The collaterals of a single climbing fiber make contact with some of the Purkinje cells within a module. As the olivary neurones of the microzone are often coupled by gap junctions, their activity is synchronous, as do the Purkinje cells with which they make contact. Climbing fibers produce occasional activity in Purkinje cells, but because they cause calcium entry into Purkinje cells, they can have longer lasting effects due to the activation of second messenger cascades within the neurone.
These longer-lasting changes can alter the strength of the parallel fibre input to the cell, and hence alter the gain of the system. This may be used as a mechanism for motor learning, as each module becomes more sensitive to its array of inputs that are a marker for a selected motor task.
Divergence and Convergence
While the number of input cells and ouput neurones in the cerebellum may be relatively small, but there is considerable divergence in the input system, resulting in millions of parallel fibres within each module, and considerable convergence in the output system. It can be seen that these modules carry infomation in one direction through the module, without internal feedback; this arrangement is known as a feedforward system.
Two-way communication between the cerebellum and the brainstem
The parallel fibres provide the Purkinje cells with a massive amount of of somatosensory, visual and motor information at any moment in time, and this information is changing all the time. The role of the Purkinje cells seems to be to recognise the features of important motor events at any one moment, and the changes that occur moment by moment. The cerebellar modules appear to be able recognise defined combinations of inputs, whch may be reinforce during motor learning.

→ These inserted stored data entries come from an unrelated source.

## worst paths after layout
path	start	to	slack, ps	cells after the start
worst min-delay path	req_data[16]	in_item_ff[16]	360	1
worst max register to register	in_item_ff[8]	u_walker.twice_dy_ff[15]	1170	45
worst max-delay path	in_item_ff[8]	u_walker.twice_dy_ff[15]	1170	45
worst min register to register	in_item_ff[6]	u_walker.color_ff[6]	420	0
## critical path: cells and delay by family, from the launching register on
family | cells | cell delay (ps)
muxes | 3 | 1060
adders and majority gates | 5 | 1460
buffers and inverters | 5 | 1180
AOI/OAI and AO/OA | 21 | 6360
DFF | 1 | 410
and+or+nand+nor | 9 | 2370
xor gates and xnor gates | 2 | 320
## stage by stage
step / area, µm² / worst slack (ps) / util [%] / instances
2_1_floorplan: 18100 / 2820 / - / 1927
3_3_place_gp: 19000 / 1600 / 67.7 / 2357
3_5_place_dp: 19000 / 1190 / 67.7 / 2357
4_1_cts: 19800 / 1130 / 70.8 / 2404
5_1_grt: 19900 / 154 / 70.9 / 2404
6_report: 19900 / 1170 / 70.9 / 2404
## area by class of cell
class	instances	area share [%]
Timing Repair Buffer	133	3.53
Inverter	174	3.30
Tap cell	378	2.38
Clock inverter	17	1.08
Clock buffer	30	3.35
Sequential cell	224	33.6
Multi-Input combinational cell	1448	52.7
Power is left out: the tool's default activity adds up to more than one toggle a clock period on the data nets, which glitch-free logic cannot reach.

The importance of the climbing fibres within each cerebellar module raises questions as to what causes them to become active. It is interesting that they have inputs from proprioceptive and cutaneous sensory system and from the cortex and red nucleus; the last of these could potentially carry information about recent processing within the cerebellum. And there are some direct pathways from the deep cerebellar nuclei to discrete areas of the inferior olivary nuclei. So while there is no doubt that the cerebellum itself is a feedforward system, pathways are present in the brainstem that can activate climbing fibres and signal recent computations made within this neural network.
Direct connections from the cerebellum to the brainstem
There are some small but direct connections between the cerebellum and the brainstem, including some that project to the inferior olive and others that project to the vestibular nuclei.

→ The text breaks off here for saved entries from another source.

**src/pidc_pkg.sv**
```systemverilog
// shared types, constants and register codes for the clamped pid controller
package pidc_pkg;

	localparam int DATA_W        = 32;
	localparam int FRAC_BITS_DEF = 16;
	localparam int CFG_IDX_W     = 3;
	localparam int MUL_DIGIT_W   = 16;

	localparam logic [DATA_W-1:0] DATA_MIN = {1'b1, {(DATA_W-1){1'b0}}};
	localparam logic [DATA_W-1:0] DATA_MAX = {1'b0, {(DATA_W-1){1'b1}}};

	localparam logic ACT_UPDATE = 1'b0;
	localparam logic ACT_CLEAR  = 1'b1;

	localparam logic STAT_OK       = 1'b0;
	localparam logic STAT_BAD_STEP = 1'b1;

	typedef enum logic [CFG_IDX_W-1:0] {
		REG_GAIN_P     = 3'd0,
		REG_GAIN_I     = 3'd1,
		REG_GAIN_D     = 3'd2,
		REG_OUT_FLOOR  = 3'd3,
		REG_OUT_CEIL   = 3'd4,
		REG_INT_FLOOR  = 3'd5,
		REG_INT_CEIL   = 3'd6
	} cfg_reg_t;

	typedef struct packed {
		logic                     action;
		logic signed [DATA_W-1:0] target;
		logic signed [DATA_W-1:0] measured;
		logic signed [DATA_W-1:0] step_time;
	} upd_t;

	typedef struct packed {
		logic signed [DATA_W-1:0] drive;
		logic signed [DATA_W-1:0] integral_now;
		logic signed [DATA_W-1:0] last_error;
		logic                     status;
	} res_t;

endpackage

```
**src/pidc_mul.sv**
```systemverilog
// shared fixed point multiplier, one 16-bit digit of the first operand per cycle
module pidc_mul #(
	parameter int FRAC_BITS = pidc_pkg::FRAC_BITS_DEF
) (
	input  logic                                                  clk,
	input  logic                                                  arst_n,
	input  logic                                                  start,
	input  logic signed [pidc_pkg::DATA_W-1:0]                    a,
	input  logic signed [pidc_pkg::DATA_W+FRAC_BITS:0]            b,
	output logic                                                  done,
	output logic signed [2*pidc_pkg::DATA_W:0]                    result
);
	import pidc_pkg::*;

	localparam int DW   = DATA_W + FRAC_BITS + 1;
	localparam int ND   = (DATA_W + MUL_DIGIT_W - 1) / MUL_DIGIT_W;
	localparam int PADW = ND * MUL_DIGIT_W;
	localparam int ACCW = PADW + DW;
	localparam int RW   = DATA_W + DW - FRAC_BITS + 1;
	localparam int CW   = (ND > 1) ? $clog2(ND) : 1;

	typedef enum logic [1:0] {
		M_IDLE,
		M_RUN,
		M_FIN
	} mstate_t;

	mstate_t                     state_q;
	logic [CW-1:0]               cnt_q;
	logic [PADW-1:0]             ma_q;
	logic [DW-1:0]               mb_q;
	logic                        neg_q;
	logic [ACCW-1:0]             acc_q;
	logic                        done_q;
	logic signed [RW-1:0]        result_q;

	logic [DATA_W-1:0]           mag_a;
	logic [DW-1:0]               mag_b;
	logic [MUL_DIGIT_W-1:0]      digit;
	logic [MUL_DIGIT_W+DW-1:0]   pp;
	logic signed [RW-1:0]        mag_ext;

	always_comb begin
		mag_a   = a[DATA_W-1] ? (~a + 1'b1) : a;
		mag_b   = b[DW-1] ? (~b + 1'b1) : b;
		digit   = ma_q[PADW-1 -: MUL_DIGIT_W];
		pp      = digit * mb_q;
		mag_ext = {1'b0, acc_q[FRAC_BITS +: RW-1]};
	end

	always_ff @(posedge clk or negedge arst_n) begin
		if (!arst_n) begin
			state_q <= M_IDLE;
			done_q  <= 1'b0;
			cnt_q   <= '0;
		end else begin
			done_q <= 1'b0;
			case (state_q)
				M_IDLE: begin
					if (start) begin
						ma_q    <= PADW'(mag_a);
						mb_q    <= mag_b;
						neg_q   <= a[DATA_W-1] ^ b[DW-1];
						acc_q   <= '0;
						cnt_q   <= CW'(ND - 1);
						state_q <= M_RUN;
					end
				end
				M_RUN: begin
					acc_q <= (acc_q << MUL_DIGIT_W) + ACCW'(pp);
					ma_q  <= ma_q << MUL_DIGIT_W;
					if (cnt_q == '0) begin
						state_q <= M_FIN;
					end else begin
						cnt_q <= cnt_q - 1'b1;
					end
				end
				M_FIN: begin
					result_q <= neg_q ? -mag_ext : mag_ext;
					done_q   <= 1'b1;
					state_q  <= M_IDLE;
				end
				default: begin
					state_q <= M_IDLE;
				end
			endcase
		end
	end

	assign done   = done_q;
	assign result = (2*DATA_W+1)'(result_q);

endmodule

```
**src/pidc_div.sv**
```systemverilog
// radix-4 restoring divider for the derivative term
module pidc_div #(
	parameter int FRAC_BITS = pidc_pkg::FRAC_BITS_DEF
) (
	input  logic                                       clk,
	input  logic                                       arst_n,
	input  logic                                       start,
	input  logic [pidc_pkg::DATA_W-1:0]                diff_mag,
	input  logic                                       neg,
	input  logic [pidc_pkg::DATA_W-1:0]                divisor,
	output logic                                       done,
	output logic signed [pidc_pkg::DATA_W+FRAC_BITS:0] quot
);
	import pidc_pkg::*;

	localparam int QW = DATA_W + FRAC_BITS;
	localparam int NS = (QW + 1) / 2;
	localparam int NW = 2 * NS;
	localparam int DW = QW + 1;
	localparam int CW = $clog2(NS);

	typedef enum logic [1:0] {
		D_IDLE,
		D_RUN,
		D_FIN
	} dstate_t;

	dstate_t              state_q;
	logic [CW-1:0]        cnt_q;
	logic [NW-1:0]        num_q;
	logic [NW-1:0]        quo_q;
	logic [DATA_W-1:0]    rem_q;
	logic [DATA_W-1:0]    d_q;
	logic                 neg_q;
	logic                 done_q;
	logic signed [DW-1:0] quot_q;

	logic [DATA_W-1:0]    r1;
	logic [DATA_W-1:0]    r1n;
	logic [DATA_W-1:0]    r2;
	logic [DATA_W-1:0]    r2n;
	logic                 ge1;
	logic                 ge2;
	logic signed [DW-1:0] q_ext;

	always_comb begin
		r1    = {rem_q[DATA_W-2:0], num_q[NW-1]};
		ge1   = (r1 >= d_q);
		r1n   = ge1 ? (r1 - d_q) : r1;
		r2    = {r1n[DATA_W-2:0], num_q[NW-2]};
		ge2   = (r2 >= d_q);
		r2n   = ge2 ? (r2 - d_q) : r2;
		q_ext = {1'b0, quo_q[QW-1:0]};
	end

	always_ff @(posedge clk or negedge arst_n) begin
		if (!arst_n) begin
			state_q <= D_IDLE;
			done_q  <= 1'b0;
			cnt_q   <= '0;
		end else begin
			done_q <= 1'b0;
			case (state_q)
				D_IDLE: begin
					if (start) begin
						num_q   <= NW'(diff_mag) << FRAC_BITS;
						quo_q   <= '0;
						rem_q   <= '0;
						d_q     <= divisor;
						neg_q   <= neg;
						cnt_q   <= CW'(NS - 1);
						state_q <= D_RUN;
					end
				end
				D_RUN: begin
					rem_q <= r2n;
					quo_q <= {quo_q[NW-3:0], ge1, ge2};
					num_q <= num_q << 2;
					if (cnt_q == '0) begin
						state_q <= D_FIN;
					end else begin
						cnt_q <= cnt_q - 1'b1;
					end
				end
				D_FIN: begin
					quot_q  <= neg_q ? -q_ext : q_ext;
					done_q  <= 1'b1;
					state_q <= D_IDLE;
				end
				default: begin
					state_q <= D_IDLE;
				end
			endcase
		end
	end

	assign done = done_q;
	assign quot = quot_q;

endmodule

```
**src/pid_controller_clamped_top.sv**
```systemverilog
// clamped pid controller top level: registers, sequencer and result register
// An update runs each of its four products through the shared multiplier as two 16-bit
// digits, and the derivative divide through the radix-4 divider. The first update after
// reset or a clear skips the divide; a clear or a non-positive step time skips all the
// arithmetic and goes straight to the output register. upd_stall is high from the
// transfer of an item until its result is loaded into the output register, and a
// result waiting on res_stall does not hold back the next item's arithmetic.
module pid_controller_clamped_top #(
	parameter int FRAC_BITS = pidc_pkg::FRAC_BITS_DEF
) (
	input  logic                                clk,
	input  logic                                arst_n,
	input  logic                                cfg_we,
	input  logic [pidc_pkg::CFG_IDX_W-1:0]      cfg_index,
	input  logic [pidc_pkg::DATA_W-1:0]         cfg_data,
	input  logic                                upd_valid,
	output logic                                upd_stall,
	input  pidc_pkg::upd_t                      upd,
	output logic                                res_valid,
	input  logic                                res_stall,
	output pidc_pkg::res_t                      res
);
	import pidc_pkg::*;

	localparam int DW = DATA_W + FRAC_BITS + 1;
	localparam int RW = 2 * DATA_W + 1;
	localparam int IW = RW + 1;
	localparam int SW = RW + 2;

	typedef enum logic [3:0] {
		S_IDLE,
		S_MUL_DT,
		S_DIV,
		S_MUL_P,
		S_MUL_I,
		S_MUL_D,
		S_CLAMP,
		S_OUT
	} state_t;

	state_t                   state_q;
	logic signed [DATA_W-1:0] gain_p_q;
	logic signed [DATA_W-1:0] gain_i_q;
	logic signed [DATA_W-1:0] gain_d_q;
	logic signed [DATA_W-1:0] out_floor_q;
	logic signed [DATA_W-1:0] out_ceil_q;
	logic signed [DATA_W-1:0] int_floor_q;
	logic signed [DATA_W-1:0] int_ceil_q;
	logic signed [DATA_W-1:0] prior_q;
	logic signed [DATA_W-1:0] integral_q;
	logic                     first_q;
	logic signed [DATA_W-1:0] e_q;
	logic signed [DATA_W-1:0] dt_q;
	logic signed [DW-1:0]     deriv_q;
	logic signed [SW-1:0]     sum_q;
	logic signed [DATA_W-1:0] drive_q;
	logic                     status_q;
	logic                     mul_start_q;
	logic signed [DATA_W-1:0] mul_a_q;
	logic signed [DW-1:0]     mul_b_q;
	logic                     div_start_q;
	logic                     res_valid_q;
	res_t                     res_q;

	logic                     mul_done;
	logic signed [RW-1:0]     mul_res;
	logic                     div_done;
	logic signed [DW-1:0]     div_quot;

	logic                     upd_xfer;
	logic                     step_bad;
	logic [DATA_W:0]          e_full;
	logic signed [DATA_W-1:0] e_sat;
	logic [DATA_W:0]          diff;
	logic                     diff_neg;
	logic [DATA_W-1:0]        diff_mag;
	logic signed [IW-1:0]     isum;
	logic signed [IW-1:0]     ilim;
	logic signed [SW-1:0]     olim;
	logic signed [SW-1:0]     sum_next;
	logic                     res_free;

	always_comb begin
		upd_xfer = upd_valid && !upd_stall;
		step_bad = upd.step_time[DATA_W-1] || (upd.step_time == '0);
		e_full   = {upd.target[DATA_W-1], upd.target} - {upd.measured[DATA_W-1], upd.measured};
		if (e_full[DATA_W] != e_full[DATA_W-1]) begin
			e_sat = e_full[DATA_W] ? DATA_MIN : DATA_MAX;
		end else begin
			e_sat = e_full[DATA_W-1:0];
		end
		diff     = {e_q[DATA_W-1], e_q} - {prior_q[DATA_W-1], prior_q};
		diff_neg = diff[DATA_W];
		diff_mag = diff_neg ? DATA_W'(-diff) : diff[DATA_W-1:0];

		isum = IW'(integral_q) + IW'(mul_res);
		ilim = isum;
		if (IW'(int_ceil_q) < ilim) begin
			ilim = IW'(int_ceil_q);
		end
		if (ilim < IW'(int_floor_q)) begin
			ilim = IW'(int_floor_q);
		end

		sum_next = sum_q + SW'(mul_res);

		olim = sum_q;
		if (SW'(out_ceil_q) < olim) begin
			olim = SW'(out_ceil_q);
		end
		if (olim < SW'(out_floor_q)) begin
			olim = SW'(out_floor_q);
		end

		res_free = !res_valid_q || !res_stall;
	end

	always_ff @(posedge clk or negedge arst_n) begin
		if (!arst_n) begin
			gain_p_q    <= '0;
			gain_i_q    <= '0;
			gain_d_q    <= '0;
			out_floor_q <= DATA_MIN;
			out_ceil_q  <= DATA_MAX;
			int_floor_q <= DATA_MIN;
			int_ceil_q  <= DATA_MAX;
		end else if (cfg_we) begin
			case (cfg_reg_t'(cfg_index))
				REG_GAIN_P:    gain_p_q    <= cfg_data;
				REG_GAIN_I:    gain_i_q    <= cfg_data;
				REG_GAIN_D:    gain_d_q    <= cfg_data;
				REG_OUT_FLOOR: out_floor_q <= cfg_data;
				REG_OUT_CEIL:  out_ceil_q  <= cfg_data;
				REG_INT_FLOOR: int_floor_q <= cfg_data;
				REG_INT_CEIL:  int_ceil_q  <= cfg_data;
				default: begin
				end
			endcase
		end
	end

	always_ff @(posedge clk or negedge arst_n) begin
		if (!arst_n) begin
			state_q     <= S_IDLE;
			prior_q     <= '0;
			integral_q  <= '0;
			first_q     <= 1'b1;
			mul_start_q <= 1'b0;
			div_start_q <= 1'b0;
			res_valid_q <= 1'b0;
		end else begin
			mul_start_q <= 1'b0;
			div_start_q <= 1'b0;
			if (res_valid_q && !res_stall) begin
				res_valid_q <= 1'b0;
			end
			case (state_q)
				S_IDLE: begin
					if (upd_xfer) begin
						if (upd.action == ACT_CLEAR) begin
							prior_q    <= '0;
							integral_q <= '0;
							first_q    <= 1'b1;
							drive_q    <= '0;
							status_q   <= STAT_OK;
							state_q    <= S_OUT;
						end else if (step_bad) begin
							drive_q  <= '0;
							status_q <= STAT_BAD_STEP;
							state_q  <= S_OUT;
						end else begin
							e_q         <= e_sat;
							dt_q        <= upd.step_time;
							mul_a_q     <= e_sat;
							mul_b_q     <= DW'(upd.step_time);
							mul_start_q <= 1'b1;
							state_q     <= S_MUL_DT;
						end
					end
				end
				S_MUL_DT: begin
					if (mul_done) begin
						integral_q <= ilim[DATA_W-1:0];
						if (first_q) begin
							deriv_q     <= '0;
							sum_q       <= '0;
							mul_a_q     <= gain_p_q;
							mul_b_q     <= DW'(e_q);
							mul_start_q <= 1'b1;
							state_q     <= S_MUL_P;
						end else begin
							div_start_q <= 1'b1;
							state_q     <= S_DIV;
						end
					end
				end
				S_DIV: begin
					if (div_done) begin
						deriv_q     <= div_quot;
						sum_q       <= '0;
						mul_a_q     <= gain_p_q;
						mul_b_q     <= DW'(e_q);
						mul_start_q <= 1'b1;
						state_q     <= S_MUL_P;
					end
				end
				S_MUL_P: begin
					if (mul_done) begin
						sum_q       <= sum_next;
						mul_a_q     <= gain_i_q;
						mul_b_q     <= DW'(integral_q);
						mul_start_q <= 1'b1;
						state_q     <= S_MUL_I;
					end
				end
				S_MUL_I: begin
					if (mul_done) begin
						sum_q       <= sum_next;
						mul_a_q     <= gain_d_q;
						mul_b_q     <= deriv_q;
						mul_start_q <= 1'b1;
						state_q     <= S_MUL_D;
					end
				end
				S_MUL_D: begin
					if (mul_done) begin
						sum_q   <= sum_next;
						state_q <= S_CLAMP;
					end
				end
				S_CLAMP: begin
					drive_q  <= olim[DATA_W-1:0];
					prior_q  <= e_q;
					first_q  <= 1'b0;
					status_q <= STAT_OK;
					state_q  <= S_OUT;
				end
				S_OUT: begin
					if (res_free) begin
						res_q.drive        <= drive_q;
						res_q.integral_now <= integral_q;
						res_q.last_error   <= prior_q;
						res_q.status       <= status_q;
						res_valid_q        <= 1'b1;
						state_q            <= S_IDLE;
					end
				end
				default: begin
					state_q <= S_IDLE;
				end
			endcase
		end
	end

	pidc_mul #(
		.FRAC_BITS (FRAC_BITS)
	) u_mul (
		.clk    (clk),
		.arst_n (arst_n),
		.start  (mul_start_q),
		.a      (mul_a_q),
		.b      (mul_b_q),
		.done   (mul_done),
		.result (mul_res)
	);

	pidc_div #(
		.FRAC_BITS (FRAC_BITS)
	) u_div (
		.clk      (clk),
		.arst_n   (arst_n),
		.start    (div_start_q),
		.diff_mag (diff_mag),
		.neg      (diff_neg),
		.divisor  (dt_q),
		.done     (div_done),
		.quot     (div_quot)
	);

	assign upd_stall = (state_q != S_IDLE);
	assign res_valid = res_valid_q;
	assign res       = res_q;

	a_mul_done_state: assert property (@(posedge clk) disable iff (!arst_n)
		mul_done |-> (state_q == S_MUL_DT || state_q == S_MUL_P ||
			state_q == S_MUL_I || state_q == S_MUL_D))
		else $error("multiplier finished outside a multiply step");

	a_div_done_state: assert property (@(posedge clk) disable iff (!arst_n)
		div_done |-> (state_q == S_DIV))
		else $error("divider finished outside the divide step");

	a_first_no_deriv: assert property (@(posedge clk) disable iff (!arst_n)
		(state_q == S_MUL_D && first_q) |-> (deriv_q == '0))
		else $error("derivative used on the first update");

	a_clear_state: assert property (@(posedge clk) disable iff (!arst_n)
		(upd_xfer && upd.action == ACT_CLEAR) |=> (integral_q == '0 && prior_q == '0 && first_q))
		else $error("clear transfer left controller state");

	a_out_load: assert property (@(posedge clk) disable iff (!arst_n)
		(state_q == S_OUT && res_free) |=> (res_valid && state_q == S_IDLE))
		else $error("result not loaded into output register");

endmodule
```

Noradrenergic and Serotoninergic Inputs to the Cerebellum
The locus coeruleus of the brainstem is the origin of a noradrenergic pathway that makes contact with Purkinje cells throughout the cerebellum; this pathway has a neuromodulatory function possibly associated with motor learning.
Serotoninergic pathways also project throughout the entire cerebellum and originate in the rostral raphe nuclei of the brainstem. Serotonin is also involved in modulating the effects of synaptic inputs within the cerebellar cortex.

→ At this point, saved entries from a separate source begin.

## config.mk

```make
export PLATFORM = sky130hd
export DESIGN_NAME = fixed_point_biquad_lowpass_flat
export DESIGN_NICKNAME = d
export VERILOG_FILES = /design/src/hdl/fpbq_pkg.sv /design/src/hdl/fpbq_if.sv /design/src/hdl/fixed_point_biquad_lowpass.sv /design/src/flat_wrapper.sv
export SDC_FILE = /design/constraint.sdc
export NUM_CORES = 1
export LEC_CHECK = 0
export ABC_CLOCK_PERIOD_IN_PS = 9650
export BUFFER_PORTS_ARGS = -buffer_cell sky130_fd_sc_hd__buf_2
export CAP_MARGIN = 20
export CORE_MARGIN = 3
export CORE_UTILIZATION = 55
export DETAILED_ROUTE_END_ITERATION = 8
export PLACE_DENSITY = 0.74
export SLEW_MARGIN = 10
export SYNTH_ARGS = -nofsm -noshare
export SYNTH_HDL_FRONTEND = slang
export SYNTH_SLANG_ARGS = --single-unit
```

## constraint.sdc

```tcl
create_clock -name clk -period 9.65 [get_ports clk]
set_input_delay 1.93 -clock clk [delete_from_list [all_inputs] [get_ports clk]]
set_output_delay 1.93 -clock clk [all_outputs]
set_load 0.02 [all_outputs]
```
[src/sbba_shape.sv]
// sbba_shape: derives page span and swizzled block pattern of a request
// depends on sbba_pkg (request/shape types, layout tables)
module sbba_shape
    import sbba_pkg::*;
(
    input  req_t req,
    output shp_t shp
);

    logic [2:0]  bwl, bhl, pwl, phl;
    logic [4:0]  bwm1, bhm1;
    logic [3:0]  pw, ph;
    lay_t        cls;
    logic [12:0] bx, by, sb, pgw, pgt, pgs;
    logic [3:0]  bxc, byc;
    logic [2:0]  col;
    logic [4:0]  row;
    logic [31:0] pat;
    logic [15:0] prod;

    always_comb
    begin
        case (req.pixel_format)
            FMT_CT16, FMT_CT16S, FMT_Z16, FMT_Z16S:
            begin
                bwl = 3'd4; bhl = 3'd3; pwl = 3'd2; phl = 3'd3;
            end
            FMT_T8:
            begin
                bwl = 3'd4; bhl = 3'd4; pwl = 3'd3; phl = 3'd2;
            end
            FMT_T4:
            begin
                bwl = 3'd5; bhl = 3'd4; pwl = 3'd2; phl = 3'd3;
            end
            default:
            begin
                bwl = 3'd3; bhl = 3'd3; pwl = 3'd3; phl = 3'd2;
            end
        endcase
        case (req.pixel_format)
            FMT_CT16, FMT_T4: cls = LAY_C16;
            FMT_CT16S:        cls = LAY_C16S;
            FMT_Z32, FMT_Z24: cls = LAY_Z32;
            FMT_Z16:          cls = LAY_Z16;
            FMT_Z16S:         cls = LAY_Z16S;
            default:          cls = LAY_C32;
        endcase
        bwm1 = 5'((6'd1 << bwl) - 6'd1);
        bhm1 = 5'((6'd1 << bhl) - 6'd1);
        pw   = 4'(5'd1 << pwl);
        ph   = 4'(5'd1 << phl);

        bx  = ({1'b0, req.image_width} + {8'd0, bwm1}) >> bwl;
        by  = ({1'b0, req.image_height} + {8'd0, bhm1}) >> bhl;
        sb  = ({1'b0, req.row_stride_pixels} + {8'd0, bwm1}) >> bwl;
        pgs = (sb + {9'd0, pw - 4'd1}) >> pwl;
        pgw = (bx + {9'd0, pw - 4'd1}) >> pwl;
        pgt = (by + {9'd0, ph - 4'd1}) >> phl;
        bxc = (bx > {9'd0, pw}) ? pw : bx[3:0];
        byc = (by > {9'd0, ph}) ? ph : by[3:0];

        // covered rectangle of blocks, mapped through the format layout
        pat = 32'd0;
        for (int i = 0; i < 32; i++)
        begin
            col = (pwl == 3'd3) ? 3'(i % 8) : 3'(i % 4);
            row = 5'(i) >> pwl;
            if ({1'b0, col} < bxc && {1'b0, row} < {1'b0, byc})
                pat[lay_entry(cls, 5'(i))] = 1'b1;
        end

        prod = pgs[7:0] * pgt[7:0];

        shp.valid        = (req.pixel_format <= FMT_Z16S) && (req.image_width != 12'd0)
                           && (req.image_height != 12'd0)
                           && (req.row_stride_pixels != 12'd0);
        shp.pattern      = pat;
        shp.max_off      = req.page_aligned ? 5'd0 : ~high_bit(pat);
        shp.stride_pages = pgs[7:0];
        shp.pages_wide   = pgw[7:0];
        shp.span         = prod[14:0];
    end

endmodule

The cerebellum is involved in some types of motor learning, particularly when fine adjustments to a motor task are required, such as in playing a violin or piano. Quite how this is accomplished is not fully understood, but the climbing fibre signal has been likened to an error signal by some, and a teaching signal by others; other authors suggest that other parts of the brain are also necessary for learning motor tasks.
Basket Cells and Stellate Cells
Basket cells and Stellate cells are inhibitory interneurons in the molecular layer of the cerebellum. They appear to be able to modulate the activities of Purkinje cells by collecting information from the parallel fibres and inhibiting the Purkinje cells. They may be involved in motor learning.
The distribution of the axons of basket cells are confined largely to a single module and help to ensure that their inhibitory interactions are confined to the microzone to which they belong.